Desde cedo percebi que o ser humano tende a ser imediatista e interesseiro. Bajula quem pode ajudá-lo. Despreza aquele que, eventualmente, venha a necessitar de ajuda. Por isso, mais de uma vez escrevi sobre a indisfarçável e escusa manobra de reverenciar o poderoso, chamando-a “tática das homenagens”.
É o assédio falso a quem dispõe de cargos, funções ou autoridade. O núcleo comum é a parcela de poder de que se poderá extrair qualquer proveito. Inclusive aquele de uma aproximação que traduza familiaridade com o núcleo decisório. Mero deleite da vaidade, a vã e inafastável companheira do ser humano invejoso.
Raras, por isso, cada vez mais excepcionais, as iniciativas tendentes a cultuar vultos notáveis, que deveriam servir para recordar às gerações vindouras os verdadeiros valores, aqueles intangíveis e que não podem ser contabilizados no “toma-lá-dá-cá” das relações interesseiras.
A preferência é cortejar quem está por cima. Aí vale tudo. Encontra-se fundamento e razão para as mais servis curvaturas da espinha dorsal. Mas compare com a esperada troca de bastão. Aí é o recém-ungido o merecedor daquelas honrarias.

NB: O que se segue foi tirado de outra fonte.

`src/hw/osc_ctl_pkg.sv`:
```
// Constants and carrier types for the oscillator selection control block
package osc_ctl_pkg;

    // ------------------------------------------------------------------
    // Register map (byte addresses) and alias codes
    // ------------------------------------------------------------------
    localparam logic [15:0] OFF_OSC_CTL   = 16'hF000;
    localparam logic [15:0] OFF_FRC_TUNE  = 16'hF010;
    localparam logic [15:0] OFF_REF_CTL   = 16'hF020;
    localparam logic [15:0] OFF_REF_TRIM  = 16'hF030;
    localparam logic [15:0] OFF_UNLOCK    = 16'hF040;
    localparam logic [1:0]  ALIAS_WRITE   = 2'h0;
    localparam logic [1:0]  ALIAS_CLR     = 2'h1;
    localparam logic [1:0]  ALIAS_SET     = 2'h2;
    localparam logic [1:0]  ALIAS_INV     = 2'h3;

    // ------------------------------------------------------------------
    // Oscillator control field positions
    // ------------------------------------------------------------------
    localparam int POS_PLL_POST_DIV = 27;
    localparam int POS_FAST_RC_DIV  = 24;
    localparam int POS_SOSC_READY   = 22;
    localparam int POS_PB_WRITE_OK  = 21;
    localparam int POS_PB_DIVISOR   = 19;
    localparam int POS_PLL_MULT     = 16;
    localparam int POS_CUR_SOURCE   = 12;
    localparam int POS_NEXT_SOURCE  = 8;
    localparam int POS_FREEZE       = 7;
    localparam int POS_USB_LOCKED   = 6;
    localparam int POS_SYS_LOCKED   = 5;
    localparam int POS_SLEEP_WAIT   = 4;
    localparam int POS_CLOCK_FAIL   = 3;
    localparam int POS_USB_FROM_RC  = 2;
    localparam int POS_SOSC_ENABLE  = 1;
    localparam int POS_SWITCH_REQ   = 0;

    // Writable bits, frozen selection bits, divisor bits, reset values
    localparam logic [31:0] OSC_WR_MASK   = 32'h3F1F079F;
    localparam logic [31:0] OSC_FRZ_MASK  = 32'h3F070701;
    localparam logic [31:0] OSC_PB_MASK   = 32'h00180000;
    localparam logic [31:0] OSC_RESET     = 32'h01000000;
    localparam logic [31:0] TUNE_WR_MASK  = 32'h0000003F;
    localparam logic [31:0] REF_WR_MASK   = 32'h7FFFBA0F;
    localparam logic [31:0] REF_HC_MASK   = 32'h00000200;
    localparam logic [31:0] TRIM_WR_MASK  = 32'hFF800000;
    localparam logic [31:0] REG_RESET     = 32'h00000000;

    // Unlock keys, written in this order to the unlock register
    localparam logic [31:0] UNLOCK_KEY1   = 32'h0000C1A5;
    localparam logic [31:0] UNLOCK_KEY2   = 32'h00005A3C;

    // Divisor settle time after a change, in ns, and in cycles at 200 MHz
    localparam int CLK_PERIOD_PS     = 5000;
    localparam int PB_SETTLE_NS      = 20;
    localparam int PB_SETTLE_CYC_INT =
        (PB_SETTLE_NS * 1000 + CLK_PERIOD_PS - 1) / CLK_PERIOD_PS;
    localparam logic [3:0] PB_SETTLE_CYC = 4'(PB_SETTLE_CYC_INT);

    // ------------------------------------------------------------------
    // Carrier types
    // ------------------------------------------------------------------
    typedef struct packed {
        logic [1:0] switch_monitor_fuse;
        logic [2:0] initial_source_fuse;
        logic [2:0] pll_post_divider;
        logic [2:0] pll_multiplier;
        logic [1:0] periph_bus_divisor;
        logic       secondary_osc_enable;
    } fuse_t;

    typedef struct packed {
        logic sosc_stable;
        logic sys_pll_locked;
        logic usb_pll_locked;
        logic clock_failed;
        logic source_ready;
    } osc_status_t;

    typedef struct packed {
        logic [2:0] active_source;
        logic [2:0] requested_source;
        logic       switch_busy;
        logic [8:0] pll_post_div_ratio;
        logic [8:0] fast_rc_div_ratio;
        logic [3:0] periph_div_ratio;
        logic [4:0] pll_mult_factor;
        logic       secondary_osc_enable;
        logic       usb_clock_from_rc;
        logic [5:0] rc_trim_field;
        logic       enter_sleep;
        logic       enter_idle;
    } clk_cfg_t;

endpackage

```
`src/hw/osc_select_ctl.sv`:
```
// APB slave holding the oscillator selection and clock divider registers
//
// Function
// - PLL post divider code 0..7 divides by 1,2,4,8,16,32,64,256.
// - Fast RC divider code 0..7 divides likewise; resets to divide by two.
// - Secondary oscillator ready reads one only while it runs stably.
// - Read-only flag tells whether the bus divisor may be written now.
// - Bus divisor codes 0..3 divide system clock by 1,2,4,8.
// - PLL multiplier codes select 15,16,17,18,19,20,21,24.
// - Read-only current source field reports the active clock.
// - Next source loads from the initial source fuse at reset.
// - Monitor fuse 1x: freeze bit locks clock and PLL selections.
// - Monitor fuse 0x: selections are never locked.
// - USB PLL lock flag is read-only, one when locked.
// - System PLL lock flag is read-only, one when locked.
// - Sleep-on-wait one: wait enters Sleep; zero: enters Idle.
// - Clear, set and invert aliases sit at offsets 4, 8, C.
// - Oscillator control ignores writes without the unlock sequence.
// - Unimplemented bits read zero; trim field bits 5:0, reset zero.
// - Clock fail bit sets on a detected clock failure.
// - Switch request starts a switch; hardware clears it on completion.
// - Secondary oscillator enable turns that oscillator on or off.
// - USB clock select picks fast RC when one, else primary or PLL.
`timescale 1ns/1ps

module osc_select_ctl #(
    parameter int ADDR_W = 16
) (
    input  wire logic                      pclk,
    input  wire logic                      presetn,
    input  wire logic                      psel,
    input  wire logic                      penable,
    input  wire logic                      pwrite,
    input  wire logic [ADDR_W-1:0]         paddr,
    input  wire logic [31:0]               pwdata,
    output logic [31:0]                    prdata,
    output logic                           pready,
    output logic                           pslverr,
    input  wire osc_ctl_pkg::fuse_t        fuse,
    input  wire osc_ctl_pkg::osc_status_t  status_raw,
    input  wire logic                      wait_exec,
    output osc_ctl_pkg::clk_cfg_t          cfg
);

    // ------------------------------------------------------------------
    // State
    // ------------------------------------------------------------------
    typedef struct packed {
        osc_ctl_pkg::osc_status_t sync1;
        osc_ctl_pkg::osc_status_t sync2;
        logic                     fuse_loaded;
        logic [1:0]               monitor_fuse;
        logic [31:0]              osc;
        logic [2:0]               cur_src;
        logic [31:0]              tune;
        logic [31:0]              refc;
        logic [31:0]              trim;
        logic                     key_stage;
        logic                     unlocked;
        logic [3:0]               pb_busy;
        logic [31:0]              rdata;
        logic                     ready;
        logic                     err;
        osc_ctl_pkg::clk_cfg_t    out;
    } state_t;

    state_t q;
    state_t s;

    // Divide ratio for the 3-bit divider codes
    function automatic logic [8:0] div_ratio(input logic [2:0] code);
        div_ratio = (code == 3'h7) ? 9'h100 : (9'h001 << code);
    endfunction

    // Multiplication factor for the PLL multiplier code
    function automatic logic [4:0] mult_factor(input logic [2:0] code);
        case (code)
            3'h7:    mult_factor = 5'h18;
            default: mult_factor = 5'(5'h0F + {2'h0, code});
        endcase
    endfunction

    // Write, clear, set or invert applied to an old value
    function automatic logic [31:0] apply_alias(
        input logic [1:0]  alias_code,
        input logic [31:0] old,
        input logic [31:0] wd
    );
        case (alias_code)
            osc_ctl_pkg::ALIAS_CLR: apply_alias = old & ~wd;
            osc_ctl_pkg::ALIAS_SET: apply_alias = old | wd;
            osc_ctl_pkg::ALIAS_INV: apply_alias = old ^ wd;
            default:                apply_alias = wd;
        endcase
    endfunction

    // ------------------------------------------------------------------
    // Decode
    // ------------------------------------------------------------------
    logic        setup;
    logic        access;
    logic [11:0] reg_sel;
    logic [1:0]  alias_code;
    logic        hit_osc;
    logic        hit_tune;
    logic        hit_ref;
    logic        hit_trim;
    logic        hit_key;
    logic        mapped;
    logic        frozen;
    logic        pb_ok;
    logic        wr_osc;
    logic [31:0] osc_view;

    // Bus phases and register select
    assign setup      = psel & ~penable;
    assign access     = psel & penable & q.ready;
    assign reg_sel    = paddr[15:4];
    assign alias_code = paddr[3:2];
    assign hit_osc    = (reg_sel == osc_ctl_pkg::OFF_OSC_CTL[15:4]);
    assign hit_tune   = (reg_sel == osc_ctl_pkg::OFF_FRC_TUNE[15:4]);
    assign hit_ref    = (reg_sel == osc_ctl_pkg::OFF_REF_CTL[15:4]);
    assign hit_trim   = (reg_sel == osc_ctl_pkg::OFF_REF_TRIM[15:4]);
    assign hit_key    = (reg_sel == osc_ctl_pkg::OFF_UNLOCK[15:4]) &&
                        (alias_code == osc_ctl_pkg::ALIAS_WRITE);
    assign mapped     = hit_osc | hit_tune | hit_ref | hit_trim | hit_key;
    assign wr_osc     = access & pwrite & hit_osc;

    // Freeze acts only when the monitor fuse high bit is set
    assign frozen = q.osc[osc_ctl_pkg::POS_FREEZE] &
                    q.monitor_fuse[1];
    assign pb_ok  = (q.pb_busy == 4'h0);

    // Read view of oscillator control with live status bits
    always_comb
    begin
        osc_view = q.osc & osc_ctl_pkg::OSC_WR_MASK;
        osc_view[osc_ctl_pkg::POS_SOSC_READY] = q.sync2.sosc_stable &
            q.osc[osc_ctl_pkg::POS_SOSC_ENABLE];
        osc_view[osc_ctl_pkg::POS_PB_WRITE_OK] = pb_ok;
        osc_view[osc_ctl_pkg::POS_CUR_SOURCE +: 3] = q.cur_src;
        osc_view[osc_ctl_pkg::POS_USB_LOCKED] =
            q.sync2.usb_pll_locked;
        osc_view[osc_ctl_pkg::POS_SYS_LOCKED] =
            q.sync2.sys_pll_locked;
    end

    // ------------------------------------------------------------------
    // Next state
    // ------------------------------------------------------------------
    always_comb
    begin
        logic [31:0] nv;
        logic [31:0] keep;
        nv   = 32'h0;
        keep = 32'h0;
        s    = q;

        // Two-flop synchronisers for analog status inputs
        s.sync1 = status_raw;
        s.sync2 = q.sync1;

        // Fuse values captured once after reset release
        if (!q.fuse_loaded)
        begin
            s.fuse_loaded  = 1'b1;
            s.monitor_fuse = fuse.switch_monitor_fuse;
            s.osc[osc_ctl_pkg::POS_NEXT_SOURCE +: 3] =
                fuse.initial_source_fuse;
            s.cur_src = fuse.initial_source_fuse;
            s.osc[osc_ctl_pkg::POS_PLL_POST_DIV +: 3] = fuse.pll_post_divider;
            s.osc[osc_ctl_pkg::POS_PLL_MULT +: 3]     = fuse.pll_multiplier;
            s.osc[osc_ctl_pkg::POS_PB_DIVISOR +: 2]   =
                fuse.periph_bus_divisor;
            s.osc[osc_ctl_pkg::POS_SOSC_ENABLE] = fuse.secondary_osc_enable;
        end

        // Divisor settle countdown
        if (q.pb_busy != 4'h0)
        begin
            s.pb_busy = q.pb_busy - 4'h1;
        end

        // Clock switch completes only once the new source is ready
        if (q.osc[osc_ctl_pkg::POS_SWITCH_REQ] && q.sync2.source_ready)
        begin
            s.cur_src = q.osc[osc_ctl_pkg::POS_NEXT_SOURCE +: 3];
            s.osc[osc_ctl_pkg::POS_SWITCH_REQ] = 1'b0;
        end

        // Divider switch completes at once
        s.refc = q.refc & ~osc_ctl_pkg::REF_HC_MASK;

        // Register writes at the access edge
        if (access && pwrite)
        begin
            if (hit_osc && q.unlocked)
            begin
                nv   = apply_alias(alias_code, osc_view, pwdata);
                keep = ~osc_ctl_pkg::OSC_WR_MASK;
                if (frozen)
                begin
                    keep = keep | osc_ctl_pkg::OSC_FRZ_MASK;
                end
                if (!pb_ok)
                begin
                    keep = keep | osc_ctl_pkg::OSC_PB_MASK;
                end
                if (((nv ^ q.osc) & osc_ctl_pkg::OSC_PB_MASK & ~keep) != 0)
                begin
                    s.pb_busy = osc_ctl_pkg::PB_SETTLE_CYC;
                end
                s.osc = (s.osc & keep) | (nv & ~keep);
            end
            if (hit_tune && q.unlocked)
            begin
                s.tune = apply_alias(alias_code, q.tune, pwdata) &
                         osc_ctl_pkg::TUNE_WR_MASK;
            end
            if (hit_ref)
            begin
                s.refc = apply_alias(alias_code, q.refc, pwdata) &
                         osc_ctl_pkg::REF_WR_MASK;
            end
            if (hit_trim)
            begin
                s.trim = apply_alias(alias_code, q.trim, pwdata) &
                         osc_ctl_pkg::TRIM_WR_MASK;
            end
            // Unlock: key one then key two; any other value restarts
            if (hit_key)
            begin
                s.key_stage = (pwdata == osc_ctl_pkg::UNLOCK_KEY1);
                s.unlocked  = q.key_stage &&
                              (pwdata == osc_ctl_pkg::UNLOCK_KEY2);
            end
            if (hit_osc || hit_tune)
            begin
                s.unlocked = 1'b0;
            end
        end

        // Clock failure sets the flag; set wins over a clear
        if (q.sync2.clock_failed)
        begin
            s.osc[osc_ctl_pkg::POS_CLOCK_FAIL] = 1'b1;
        end

        // Answer one cycle after setup
        s.ready = setup;
        s.err   = setup & ~mapped;
        s.rdata = 32'h0;
        if (setup && !pwrite)
        begin
            if (hit_osc)
            begin
                s.rdata = osc_view;
            end
            else if (hit_tune)
            begin
                s.rdata = q.tune;
            end
            else if (hit_ref)
            begin
                s.rdata = q.refc;
            end
            else if (hit_trim)
            begin
                s.rdata = q.trim;
            end
        end

        // Registered clock configuration outputs
        s.out.active_source    = s.cur_src;
        s.out.requested_source =
            s.osc[osc_ctl_pkg::POS_NEXT_SOURCE +: 3];
        s.out.switch_busy = s.osc[osc_ctl_pkg::POS_SWITCH_REQ];
        s.out.pll_post_div_ratio =
            div_ratio(s.osc[osc_ctl_pkg::POS_PLL_POST_DIV +: 3]);
        s.out.fast_rc_div_ratio =
            div_ratio(s.osc[osc_ctl_pkg::POS_FAST_RC_DIV +: 3]);
        s.out.periph_div_ratio = 4'h1 <<
            s.osc[osc_ctl_pkg::POS_PB_DIVISOR +: 2];
        s.out.pll_mult_factor =
            mult_factor(s.osc[osc_ctl_pkg::POS_PLL_MULT +: 3]);
        s.out.secondary_osc_enable =
            s.osc[osc_ctl_pkg::POS_SOSC_ENABLE];
        s.out.usb_clock_from_rc =
            s.osc[osc_ctl_pkg::POS_USB_FROM_RC];
        s.out.rc_trim_field = s.tune[5:0];
        s.out.enter_sleep = wait_exec &
            q.osc[osc_ctl_pkg::POS_SLEEP_WAIT];
        s.out.enter_idle  = wait_exec &
            ~q.osc[osc_ctl_pkg::POS_SLEEP_WAIT];
    end

    // State register
    always_ff @(posedge pclk or negedge presetn)
    begin
        if (!presetn)
        begin
            q          <= '0;
            q.osc      <= osc_ctl_pkg::OSC_RESET;
            q.tune     <= osc_ctl_pkg::REG_RESET;
            q.out.fast_rc_div_ratio <= 9'h002;
            q.out.periph_div_ratio  <= 4'h1;
            q.out.pll_post_div_ratio <= 9'h001;
            q.out.pll_mult_factor   <= 5'h0F;
        end
        else
        begin
            q <= s;
        end
    end

    // Outputs straight from flops
    assign prdata  = q.rdata;
    assign pready  = q.ready;
    assign pslverr = q.err;
    assign cfg     = q.out;
endmodule // osc_select_ctl

```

Quem se ilude com o cordão bajulador se assusta ao ser afastado da cúpula, ainda que ela seja uma pequena, mísera expressão de poderio.
Cumpre a quem está ascendendo recordar-se da lição evangélica: vaidade, tudo é vaidade. Ler com atenção o discurso sobre a vaidade dos homens, de Matias Aires. Lembrar-se da tão veraz lenda do asno que carregava relíquias na procissão e que acreditava que as genuflexões eram feitas para ele e não para o Santíssimo.
Reler com carinho o conto do “Príncipe Feliz”, cuja estátua restou abandonada no decorrer de poucos anos e que serviu de pouso para uma andorinha que se condoeu da tristeza de quem, depois de morto, enxergava a realidade de seu reino. Genial Oscar Wilde, a exprimir a mesquinhez dos homens e a detectar, com tamanha sensibilidade, o significado das honras passageiras.
Nenhuma perspectiva de salvação da alma da criatura racional que continua a comportar-se irracionalmente, na crença vã de que sobreviverá ao final dos tempos e de que suas artimanhas conseguirão enganar a todos.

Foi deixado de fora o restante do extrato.